[Among
the Rohingya, there is trepidation that Myanmar’s military rulers would be
worse than the ousted civilian-led government, Tun Khin, president of the
Burmese Rohingya Organization UK, told The Washington Post.]
Tensions are high in Myanmar after the military ousted the elected government and put the country’s top civilian leader, Aung San Suu Kyi, back under house arrest Sunday.
The
developments are being watched with particular alarm across the border in
Bangladesh, where more than 1 million Rohingya Muslims have sought refuge since
2017 after fleeing a military-led crackdown on their communities in Myanmar.
Among
the Rohingya, there is trepidation that Myanmar’s military rulers would be
worse than the ousted civilian-led government, Tun Khin, president of the
Burmese Rohingya Organization UK, told The Washington Post.
“This
military is very brutal, and Rohingya worry that the military may commit more
violence against Rohingya,” Khin said. “We worry more may flee.”
Until
Sunday, the past decade was one of a rocky transition to democracy in Myanmar.

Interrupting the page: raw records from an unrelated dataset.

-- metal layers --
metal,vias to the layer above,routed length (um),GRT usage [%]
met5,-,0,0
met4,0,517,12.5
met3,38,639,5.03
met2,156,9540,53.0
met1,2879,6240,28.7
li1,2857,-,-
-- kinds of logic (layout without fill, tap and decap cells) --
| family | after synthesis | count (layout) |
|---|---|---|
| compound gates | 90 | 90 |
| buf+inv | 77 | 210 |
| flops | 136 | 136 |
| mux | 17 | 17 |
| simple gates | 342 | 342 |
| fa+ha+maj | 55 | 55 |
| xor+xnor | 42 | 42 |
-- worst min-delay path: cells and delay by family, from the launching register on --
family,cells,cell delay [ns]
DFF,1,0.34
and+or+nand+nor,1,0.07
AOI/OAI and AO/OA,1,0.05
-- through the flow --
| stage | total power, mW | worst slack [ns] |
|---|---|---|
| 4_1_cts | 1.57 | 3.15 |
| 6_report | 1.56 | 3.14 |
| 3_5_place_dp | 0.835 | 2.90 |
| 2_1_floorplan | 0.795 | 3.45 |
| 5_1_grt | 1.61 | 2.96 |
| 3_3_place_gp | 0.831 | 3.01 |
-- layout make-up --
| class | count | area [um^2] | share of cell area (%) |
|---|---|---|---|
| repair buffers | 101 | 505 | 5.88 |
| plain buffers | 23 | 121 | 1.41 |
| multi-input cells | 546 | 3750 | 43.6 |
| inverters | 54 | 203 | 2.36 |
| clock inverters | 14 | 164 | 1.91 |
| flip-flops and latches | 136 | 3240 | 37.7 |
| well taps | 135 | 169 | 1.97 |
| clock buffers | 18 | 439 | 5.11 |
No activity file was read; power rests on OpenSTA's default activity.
[src/rtl/pcie_msi_receiver.sv]
`default_nettype none
// ============================================================================
// Module      : pcie_msi_receiver
// Description : Receives inbound PCIe MSI memory writes aimed at a doorbell
//               address. It latches per-vector pending bits, counts writes
//               that merge into an already-pending vector, and presents the
//               lowest-index unmasked pending vector to the host through a
//               valid/ack handshake.
//               Optional feature macro: PCIE_MSI_RX_MASK_EN
//                 defined   -> per-vector mask register, written through
//                              cfg_mask_we / cfg_mask_wdata
//                 undefined -> every vector enabled; cfg_mask_* ignored
// Revision    : 1.0 - initial release
// ============================================================================
module pcie_msi_receiver #(
    parameter logic [31:0] MSI_ADDR = 32'hFEE0_0000,
    parameter int          NUM_VEC  = 32
) (
    input  logic                       clk,
    input  logic                       rst_n,
    input  logic                       wr_valid,
    output logic                       wr_ready,
    input  logic [31:0]                wr_addr,
    input  logic [31:0]                wr_data,
    output logic                       irq_valid,
    output logic [$clog2(NUM_VEC)-1:0] irq_vector,
    input  logic                       irq_ack,
    output logic [NUM_VEC-1:0]         pending,
    output logic [15:0]                coalesce_cnt,
    output logic                       addr_miss,
    input  logic                       cfg_mask_we,
    input  logic [NUM_VEC-1:0]         cfg_mask_wdata
);

    localparam int          VEC_W   = $clog2(NUM_VEC);
    localparam logic [15:0] CNT_MAX = 16'hFFFF;

    typedef enum logic [0:0] {
        ST_IDLE    = 1'b0,
        ST_PRESENT = 1'b1
    } state_t;

    state_t             state_q, state_d;
    logic [VEC_W-1:0]   vec_q, vec_d;
    logic [NUM_VEC-1:0] pending_q, pending_d;
    logic [15:0]        cnt_q, cnt_d;
    logic               miss_q, miss_d;

    logic               w_accept;
    logic               w_hit;
    logic [VEC_W-1:0]   w_wr_vec;
    logic               w_clr;
    logic [NUM_VEC-1:0] w_mask;
    logic [NUM_VEC-1:0] w_eligible;
    logic               w_any;
    logic [VEC_W-1:0]   w_sel_vec;

    // Requests always complete in one cycle; only reset holds them off.
    assign wr_ready = rst_n;
    assign w_accept = wr_valid & wr_ready;
    assign w_hit    = w_accept & (wr_addr == MSI_ADDR);
    assign w_wr_vec = wr_data[VEC_W-1:0];
    assign w_clr    = (state_q == ST_PRESENT) & irq_ack;

`ifdef PCIE_MSI_RX_MASK_EN
    logic [NUM_VEC-1:0] mask_q;

    // Mask register; a new value takes effect at the next IDLE selection.
    always_ff @(posedge clk or negedge rst_n) begin
        if (!rst_n) begin
            mask_q <= '0;
        end else if (cfg_mask_we) begin
            mask_q <= cfg_mask_wdata;
        end
    end

    assign w_mask = mask_q;

    logic w_unused_bits;
    assign w_unused_bits = ^wr_data[31:VEC_W];
`else
    assign w_mask = '0;

    logic w_unused_bits;
    assign w_unused_bits = ^{wr_data[31:VEC_W], cfg_mask_we, cfg_mask_wdata};
`endif

    assign w_eligible = pending_q & ~w_mask;
    assign w_any      = |w_eligible;

    // Priority encoder: lowest-index eligible vector wins.
    always_comb begin
        w_sel_vec = '0;
        for (int i = NUM_VEC - 1; i >= 0; i--) begin
            if (w_eligible[i]) begin
                w_sel_vec = i[VEC_W-1:0];
            end
        end
    end

    // Pending bits, coalesce counter and address-miss pulse next state.
    // A set in the same cycle as the ack-clear of that vector wins.
    always_comb begin
        pending_d = pending_q;
        cnt_d     = cnt_q;
        miss_d    = w_accept & ~w_hit;
        if (w_clr) begin
            pending_d[vec_q] = 1'b0;
        end
        if (w_hit) begin
            pending_d[w_wr_vec] = 1'b1;
            if (pending_q[w_wr_vec] && !(w_clr && (vec_q == w_wr_vec))
                && (cnt_q != CNT_MAX)) begin
                cnt_d = cnt_q + 16'd1;
            end
        end
    end

    // Presentation FSM next state: select in IDLE, hold until ack in PRESENT.
    always_comb begin
        state_d = state_q;
        vec_d   = vec_q;
        case (state_q)
            ST_IDLE: begin
                if (w_any) begin
                    vec_d   = w_sel_vec;
                    state_d = ST_PRESENT;
                end
            end
            ST_PRESENT: begin
                if (irq_ack) begin
                    state_d = ST_IDLE;
                end
            end
            default: state_d = ST_IDLE;
        endcase
    end

    // State and datapath registers; reset drops everything immediately.
    always_ff @(posedge clk or negedge rst_n) begin
        if (!rst_n) begin
            state_q   <= ST_IDLE;
            vec_q     <= '0;
            pending_q <= '0;
            cnt_q     <= '0;
            miss_q    <= 1'b0;
        end else begin
            state_q   <= state_d;
            vec_q     <= vec_d;
            pending_q <= pending_d;
            cnt_q     <= cnt_d;
            miss_q    <= miss_d;
        end
    end

    assign irq_valid    = (state_q == ST_PRESENT);
    assign irq_vector   = vec_q;
    assign pending      = pending_q;
    assign coalesce_cnt = cnt_q;
    assign addr_miss    = miss_q;

endmodule
`default_nettype wire
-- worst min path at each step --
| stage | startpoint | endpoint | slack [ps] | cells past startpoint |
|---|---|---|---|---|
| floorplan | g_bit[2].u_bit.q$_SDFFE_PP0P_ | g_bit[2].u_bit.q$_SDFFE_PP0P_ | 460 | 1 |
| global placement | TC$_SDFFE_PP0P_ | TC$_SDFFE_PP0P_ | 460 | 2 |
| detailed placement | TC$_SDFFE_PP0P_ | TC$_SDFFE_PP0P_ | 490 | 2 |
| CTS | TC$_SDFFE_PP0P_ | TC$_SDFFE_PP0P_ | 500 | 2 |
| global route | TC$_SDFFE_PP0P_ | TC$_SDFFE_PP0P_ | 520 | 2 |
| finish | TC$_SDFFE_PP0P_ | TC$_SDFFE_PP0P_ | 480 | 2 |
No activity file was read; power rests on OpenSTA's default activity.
**src/rtl/uart_alu_intf.sv**
```systemverilog
// uart_alu_intf: collects A, B and opcode bytes from uart_rx, latches the ALU result and hands it to uart_tx.
module uart_alu_intf #(
  parameter int DATA_WIDTH = 8,
  parameter int OP_WIDTH   = 6
) (
  input  logic                  clk,
  input  logic                  reset,
  input  logic                  i_rx_done,
  input  logic [DATA_WIDTH-1:0] i_rx_data,
  input  logic [DATA_WIDTH-1:0] i_alu_result,
  input  logic                  i_tx_done,
  output logic [DATA_WIDTH-1:0] o_data_a,
  output logic [DATA_WIDTH-1:0] o_data_b,
  output logic [OP_WIDTH-1:0]   o_op,
  output logic [DATA_WIDTH-1:0] o_tx_data,
  output logic                  o_tx_start,
  output logic                  o_busy,
  output logic                  o_overrun
);
  typedef enum logic [2:0] {GET_A, GET_B, GET_OP, RESULT, SEND, WAIT_TX} state_t;
  state_t state, state_next;
  always_ff @(posedge clk or posedge reset) begin
    if (reset) begin
      state     <= GET_A;
      o_data_a  <= '0;
      o_data_b  <= '0;
      o_op      <= '0;
      o_tx_data <= '0;
      o_overrun <= 1'b0;
    end else begin
      state <= state_next;
      if (i_rx_done && state == GET_A) o_data_a <= i_rx_data;
      if (i_rx_done && state == GET_B) o_data_b <= i_rx_data;
      if (i_rx_done && state == GET_OP) o_op <= i_rx_data[OP_WIDTH-1:0];
      if (state == RESULT) o_tx_data <= i_alu_result;
      if (i_rx_done && o_busy) o_overrun <= 1'b1;
    end
  end
  always_comb begin
    state_next = state;
    case (state)
      GET_A:   state_next = i_rx_done ? GET_B : GET_A;
      GET_B:   state_next = i_rx_done ? GET_OP : GET_B;
      GET_OP:  state_next = i_rx_done ? RESULT : GET_OP;
      RESULT:  state_next = SEND;
      SEND:    state_next = WAIT_TX;
      WAIT_TX: state_next = i_tx_done ? GET_A : WAIT_TX;
      default: state_next = GET_A;
    endcase
  end
  assign o_tx_start = state == SEND;
  assign o_busy     = state == RESULT || state == SEND || state == WAIT_TX;
endmodule

```
**config.mk**
```make
export PLATFORM = sky130hd
export DESIGN_NAME = uart_alu_intf
export DESIGN_NICKNAME = d
export VERILOG_FILES = /design/src/rtl/uart_alu_intf.sv
export SDC_FILE = /design/constraint.sdc
export NUM_CORES = 1
export LEC_CHECK = 0
export BUFFER_PORTS_ARGS = -buffer_cell sky130_fd_sc_hd__buf_2
export CAP_MARGIN = 25
export CELL_PAD_IN_SITES_DETAIL_PLACEMENT = 2
export CELL_PAD_IN_SITES_GLOBAL_PLACEMENT = 2
export CORE_MARGIN = 2
export CORE_UTILIZATION = 31
export CTS_CLUSTER_SIZE = 24
export DETAILED_ROUTE_END_ITERATION = 10
export HOLD_SLACK_MARGIN = 0.15
export PLACE_DENSITY_LB_ADDON = 0.1
export SLEW_MARGIN = 10
export SYNTH_ARGS = -nofsm -noshare
export SYNTH_HDL_FRONTEND = slang
export SYNTH_SLANG_ARGS = --single-unit
```
**constraint.sdc**
```tcl
create_clock -name clk -period 1.79 [get_ports clk]
set_input_delay 0.358 -clock clk [delete_from_list [all_inputs] [get_ports clk]]
set_output_delay 0.358 -clock clk [all_outputs]
set_load 0.05 [all_outputs]
```
# [After elaboration in Yosys (flattened, before gate mapping)]
# Cells that the tools add are included.
[word_totals] regBits=34 input_bits=20 output_inout_bits=33 word_cells=23
[op_classes] n_eq_ne=5 muxes=5 reduce_logical=7
[op_table] op="3-bit case mux with 6 select lines" count=1
[op_table] op="3-bit by 2-bit == test with 1-bit output, second input constant" count=2
[op_table] op="3-bit == test, second input constant" count=2
[op_table] op="1-bit logical AND" count=4
[op_table] op="3-bit by 1-bit == test with 1-bit output, second input constant" count=1
[op_table] op="3-bit logical NOT" count=1
[op_table] op="3-bit 2-to-1 mux" count=1
[op_table] op="1-bit logical OR" count=2
[op_table] op="1-bit 2-to-1 mux" count=2
[op_table] op="2-bit 2-to-1 mux" count=1

# [Logic depth before layout (Yosys ltp)]
# Gate-level depths: netlist of the first run.
[depth] depth_word=4 ltp_mapped=5 depth_no_buf=3

# [Least setup slack after synthesis of the first run]
# OpenSTA, ideal clock, no wires.
[synth_timing] path_type="reg2out" from="register state[1]" to="output port o_tx_start" arrival_time_ps=1373 required_ps=1432 path_slack_ps=59 path_stages_with_launch=4 n_path_buf=1 path_cell_list="dfrtp_1 > clkbuf_2 > nand2b_1 > nor2_1"
[synth_via] elab_chain_cells=1
[synth_lines] element="start, declared" line_no="21" rtl="state_t state, state_next;"
[synth_lines] element="start signal, assigned" line_no="31" rtl="state <= state_next;"
[synth_lines] element="3-bit == test" line_no="51" rtl="assign o_tx_start = state == SEND;"
[synth_lines] element="end, declared" line_no="16" rtl="output logic o_tx_start,"
# No other way between the ends.

# [Final worst setup path of the first run]
[layout_timing] from="register state[1]" to="output port o_busy"
[layout_via] elab_chain_cells=3 word_cells_on_any_way=5 classes_between="3 x eq/ne; 2 x reduce/logical"
[layout_lines] element="3-bit by 2-bit == test with 1-bit output or 3-bit == test (tied branches)" line_no="52" rtl="assign o_busy = state == RESULT || state == SEND || state == WAIT_TX;"
[layout_lines] element="1-bit logical OR" line_no="52"
[layout_lines] element="1-bit logical OR *" line_no="52"
[layout_lines] element="end, declared" line_no="17" rtl="output logic o_busy,"
# Mark *: on every way between the ends. The rest lies on a longest branch, timed or not.

==> metrics, run 1 <==
result of the run complete, no violations; die outline area 4880 um2; transition at the pin with the smallest max-transition slack 0.437 ns; headroom to the max-slew limit 70.8%; reg-to-reg setup timing slack 0.25 ns; clock period minus final worst setup slack 1.66 ns; depth of the worst register-to-register path 3; total routing resource utilization after global routing 14.3%; critical path launch point type flip-flop; crit share post-route 92.7%; worst setup slack after placement 0.227 ns; cell type group with the largest total delay on the critical path flip-flops; master of the slowest instance on the critical path dfrtp_2; clock tree sinks 34; post-detailed-route DRC marker count 0; maximum number of pins on one net before global-route repair 35; Final TNS setup 0 ns; syn avg cell area 15.6 um2; met2 routing resource usage after global routing 23.4%; signal arrival time at the worst endpoint 1.30 ns; met3 layer usage reported by global route 3.75%; Seq/Total Area, Yosys 63.3%; pins over their slew limit 0; ranking of synthesized cells by instance count 34 x dfrtp_1, 30 x mux2_2; met1 Use GR 18.2%; most repeated cell in the gate-level netlist after synthesis dfrtp_1; instance area at placement 1680 um2; row cnt 23; die width 69.9 um; die boundary height 69.9 um; delay of the slowest cell on the worst path 0.47 ns; Req. time, crit path 1.43 ns; number of buffers on the longest clock path 2; average wire per cell in the routed design 16.0 um; capturing point of the worst reg2reg path o_op[5]; post-route clock skew 0.00153 ns; DR vias 923; DRT iter0 DRCs 29; io pins 53; Post-Layout Inst Area 1780 um2; Cells after Synth 86; number of flops mapped to enable cells by yosys 0; clock transition at the registers of the reported paths 0.07 ns; last weighted congestion value of the routability-driven placer 0.808; dominant cell type by area after synthesis dfrtp_1; Clock Root Buffer clkbuf_8; leading cell types by total area after synthesis dfrtp_1 63%, mux2_2 25%, nor3b_4 1.4%, nor3_4 1.2%, nand3b_1 1.1%; max frequency 603 MHz; Core ar. 4090 um2; clk_lat worst skew 0.27 ns; proportion of synthesized flip-flops having asynchronous set or reset 100%; crit-path max FO 7; Antenna diodes 0; hold-fix buffers at CTS 0; number of buffer and inverter stages on the critical path 1; total of flip-flops plus latches after synthesis 34; number of antenna violations at the first check in global routing 0; Vias/cell 4.69; detailed-routing iteration count for the pre-antenna-repair pass 3; Final #Nets 166; most instantiated flip-flop cell in the synthesis netlist dfrtp_1; ordered list of cells on the worst path nand2b_1 > nand2_1 > buf_4; startpoint of the worst-slack reg-to-reg timing path state[0]; estimated wirelength of the detail-placed design 2440 um; number of buffers created by CTS 5; share of layout cells above drive strength 1 66.7%; worst setup path startpoint state[1]; wire length of the first global-routing pass 5380 um; busiest grt layer met2; starting density of the core 32.9%; count of endpoints failing setup in the final report 0; Post-Route WL 3150 um; via count of the first global-routing pass 1,034; setup slack after layout 0.131 ns; IO Port Bufs 52; endpoint kind of the worst setup timing path output port; antenna-violating nets left 0; cell area after technology mapping 1350 um2; Hold Crit Class primary input to asynchronous set/reset pin; post-route worst hold slack 0.167 ns; growth of design area from synthesis to finish 32.4%; number of distinct library cell variants in the gate-level netlist after synthesis 19; global-route congestion overflow total 0; RSZ-0062 raised after global routing false; CTS H-tree depth 2; Warnings, synthesis 0; clock tree from TritonCTS yes; number of hold violations in the final report 0; net count after synthesis 106; Max Cap Viol 0; share of the synthesized area in the top cell type 63.3%; critical path start-end classification flip-flop to output port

The military junta, installed in 1962, began ceding power and in 2016 formed an
uneasy alliance with Suu Kyi, whom it had held under house arrest for 15 years.
But
alongside these political changes came a violent military-led campaign against
the Rohingya in 2017, which United Nations investigators concluded in 2018 had
“genocidal intent.” The military rejected the findings,
claiming instead that it has faced an insurgency among the Rohingya, an ethnic
minority.
[U.N.
report calls for Myanmar generals to be prosecuted for genocide, war crimes]
Kaamil
Ahmed, a journalist previously based in Bangladesh who is writing a history of
Rohingya refugees, said the United States and others in the international
community initially sought to tread softly around majority-Buddhist Myanmar’s
treatment of the Muslim Rohingya to protect what they hoped would be the
country’s democratic transition.
That
calculus, he said, could change in the wake of the coup.
“If
that facade [of a democratic transition] has been destroyed, then there’s a
question about whether the international community, and especially the new
Biden administration, is going to be more forthright,” Ahmed said.
“The
Rohingya are begging for a more serious international intervention, one that
actually acknowledges what is happening,” he continued. “It hasn’t come, it
seems, because they have seemed so invested in a democratic transition in
Myanmar. And now the question is: Is that going to change?”
In
recent years, Suu Kyi — who won the 1991 Nobel Peace Prize for her struggle for
democracy in Myanmar — began to lose her global standing as she became a public
defender of the military’s campaigns.
In
2019, Suu Kyi appeared before the International Court of Justice to answer
questions about the 2017 razing of Rohingya communities, during which she
refused to even say the word “Rohingya” and defended the government against
accusations of genocide. She has also appeared to support the military’s claim
that members of the long-persecuted minority are illegal immigrants from
Bangladesh.
[How
Aung San Suu Kyi, arrested Myanmar leader, went from Nobel Peace Prize to
pariah]
But
rather than gloating at Suu Kyi’s fall, Ahmed said, many Rohingya are feeling
further disappointment that conditions in Myanmar are not improving.
That
sentiment is clashing with messaging from Bangladesh, which has been ramping up
pressure on Rohingya refugees to return to Myanmar.
More
than 1 million Rohingya live in overcrowded refugee camps in the town of Cox’s
Bazar in Bangladesh. They are forbidden from opening schools, and economic
conditions, as well as mental and physical health, continue to worsen in the
camps amid the coronavirus pandemic. The massive influx of people in
2017 was the largest yet in the waves of Rohingya who have crossed into
Bangladesh since 1978 to escape spikes in persecution at home. Since the 1990s,
Bangladesh has periodically forced some Rohingya to return to Myanmar, though
others have kept coming.
Bangladesh
has long warned that it can’t handle the refugees on its own. In December, it
began implementing a strategy first floated in 2015: relocating Rohingya to the remote Bhasan Char island in
the Bay of Bengal, despite complaints from human rights groups that the island
is ill-suited to host people and that relocations are being conducted without
informed consent.
On
Saturday, the government sent its fourth group of Rohingya — numbering about
1,460 — to the island, where it has built infrastructure to accommodate about
100,000 people.
None
of this bodes well for the Rohingya, Ahmed said.
“In
terms of the Rohingya, there’s been no real international action,” he said.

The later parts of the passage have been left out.